Traditional service providers such as ADP and Ceridian may have the service models required, but they are not truly HR outsourcers. Granted, Ceridian can't even release their annual report right now, so we should completely ignore their attempts at full HRO. ADP is probably the leader in the market with over 30 HRO clients at this time. Most of them were actually sold AFTER the ProBusiness acquisition. Perhaps only 10 of the 30 were aqcuired. However, ADP will not aquire a client's HR activities as they specialize in payroll, benefits and call center outsourcing.

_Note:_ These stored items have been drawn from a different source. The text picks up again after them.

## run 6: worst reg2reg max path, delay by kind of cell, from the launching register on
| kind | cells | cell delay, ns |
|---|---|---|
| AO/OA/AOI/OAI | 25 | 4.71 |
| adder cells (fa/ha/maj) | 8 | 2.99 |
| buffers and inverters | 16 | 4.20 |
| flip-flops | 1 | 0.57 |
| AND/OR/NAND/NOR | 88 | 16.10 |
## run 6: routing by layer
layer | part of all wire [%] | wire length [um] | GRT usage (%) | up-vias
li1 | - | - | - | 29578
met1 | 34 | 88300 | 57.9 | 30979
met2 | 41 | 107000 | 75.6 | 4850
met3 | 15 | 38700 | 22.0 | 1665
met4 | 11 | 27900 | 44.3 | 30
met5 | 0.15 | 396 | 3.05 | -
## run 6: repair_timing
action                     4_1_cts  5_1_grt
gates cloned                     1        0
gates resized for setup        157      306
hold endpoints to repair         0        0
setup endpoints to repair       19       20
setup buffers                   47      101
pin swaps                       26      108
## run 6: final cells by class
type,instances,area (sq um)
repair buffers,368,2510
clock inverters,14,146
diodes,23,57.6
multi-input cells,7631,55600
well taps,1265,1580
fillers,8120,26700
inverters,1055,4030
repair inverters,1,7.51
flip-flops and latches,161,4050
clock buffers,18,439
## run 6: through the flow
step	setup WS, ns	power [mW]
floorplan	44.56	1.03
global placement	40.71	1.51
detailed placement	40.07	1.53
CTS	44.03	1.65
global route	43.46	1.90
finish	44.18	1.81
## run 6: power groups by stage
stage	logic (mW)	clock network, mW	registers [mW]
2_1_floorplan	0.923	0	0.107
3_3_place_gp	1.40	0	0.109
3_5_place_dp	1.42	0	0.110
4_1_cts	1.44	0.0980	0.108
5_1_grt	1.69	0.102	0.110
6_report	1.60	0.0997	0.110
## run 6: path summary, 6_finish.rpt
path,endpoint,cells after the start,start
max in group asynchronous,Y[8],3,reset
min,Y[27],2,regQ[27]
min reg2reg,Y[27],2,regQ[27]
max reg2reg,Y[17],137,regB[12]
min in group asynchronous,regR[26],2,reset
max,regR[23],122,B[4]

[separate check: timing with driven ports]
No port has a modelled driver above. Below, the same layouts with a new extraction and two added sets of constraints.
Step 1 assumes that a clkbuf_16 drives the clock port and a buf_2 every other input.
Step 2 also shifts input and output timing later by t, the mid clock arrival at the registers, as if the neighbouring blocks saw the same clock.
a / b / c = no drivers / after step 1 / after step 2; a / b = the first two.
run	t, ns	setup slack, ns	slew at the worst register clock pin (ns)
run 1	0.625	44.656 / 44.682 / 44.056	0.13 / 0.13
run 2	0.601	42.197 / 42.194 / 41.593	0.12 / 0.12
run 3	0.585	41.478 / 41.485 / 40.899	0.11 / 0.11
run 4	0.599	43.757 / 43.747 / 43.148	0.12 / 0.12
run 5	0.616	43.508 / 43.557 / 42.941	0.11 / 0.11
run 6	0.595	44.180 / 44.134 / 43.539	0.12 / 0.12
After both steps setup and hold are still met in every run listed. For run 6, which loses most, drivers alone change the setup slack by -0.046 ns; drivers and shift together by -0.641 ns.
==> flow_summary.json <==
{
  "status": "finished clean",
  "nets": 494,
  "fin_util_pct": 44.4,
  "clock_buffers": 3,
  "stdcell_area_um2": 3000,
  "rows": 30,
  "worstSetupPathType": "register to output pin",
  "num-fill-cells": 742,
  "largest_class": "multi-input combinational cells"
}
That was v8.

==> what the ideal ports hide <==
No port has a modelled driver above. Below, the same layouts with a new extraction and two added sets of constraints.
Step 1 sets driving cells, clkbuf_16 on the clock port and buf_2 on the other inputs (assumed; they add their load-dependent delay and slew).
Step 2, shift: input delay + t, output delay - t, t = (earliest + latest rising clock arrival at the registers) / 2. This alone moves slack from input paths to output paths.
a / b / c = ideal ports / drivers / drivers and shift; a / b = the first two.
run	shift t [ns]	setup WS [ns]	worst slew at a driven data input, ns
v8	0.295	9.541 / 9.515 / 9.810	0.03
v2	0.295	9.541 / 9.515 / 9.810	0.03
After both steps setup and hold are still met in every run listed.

The consulting firms are an interesting play in HRO. The new Towers Perrin/EDS service offering (press release) now has TP in the game and promises to be very strong. TP is a huge leader in HR thought leadership, and EDS should be able to provide a strong partnership in technology. However, it remains to be seen if they can provide the service delivery that is required.
Big 4 players have been in the mix in similar models to TP/EDS. Accenture has been there for a long time doing PS or SAP setups. IBM and Delloitte do the same, but really need to partner with once of the service bureaus like ADP or Ceridian to make it work. These guys don't want to get their hands dirty in the day to day muck of administration. Why do that when there are SAP modules, process consulting, and call center switches to implement at $500/hour?
They face a very different challenge compared to Hewitt/Exalt/Cyborg. What Hewitt was thinking with the Cyborg purchase is beyond me. The (lack of) integration at this time is ludicrous considering they have had almost 2 years. Exalt seems like a good purchase for Hewitt, but at a huge price premium that will take years to dig out of. Whatever anyone says, Hewitt/Exalt is still primarily a benefits play at HRO and lacks the payroll sophistication. Fidelity is similar to this, but they seem to have more of a go it alone attitude and are not making the acquisitions Hewitt has. This is probably smart as acquisitions in HRO are very expensive right now.
Then there's Mercer/Synhrgy. I don't know what's going on here as Mercer seemed ready to stay out of the HRO play. They never had the commitment to maximize the potential of their partnership with ADP. Maybe if they have more skin in the game they'll do better.
And lastly there is Aon. This is another mystery and they have made a disasterous move by caving to their sense of urgency to get in the market. In a sad display of rash decision making, they partnered with Ultimate Software. They are out in the marketplace trying to buy their way into the business, but with no clients to speak of and the total lack of a service delivery model. I wish the best to anyone cheap enough to be one of their first 5 clients.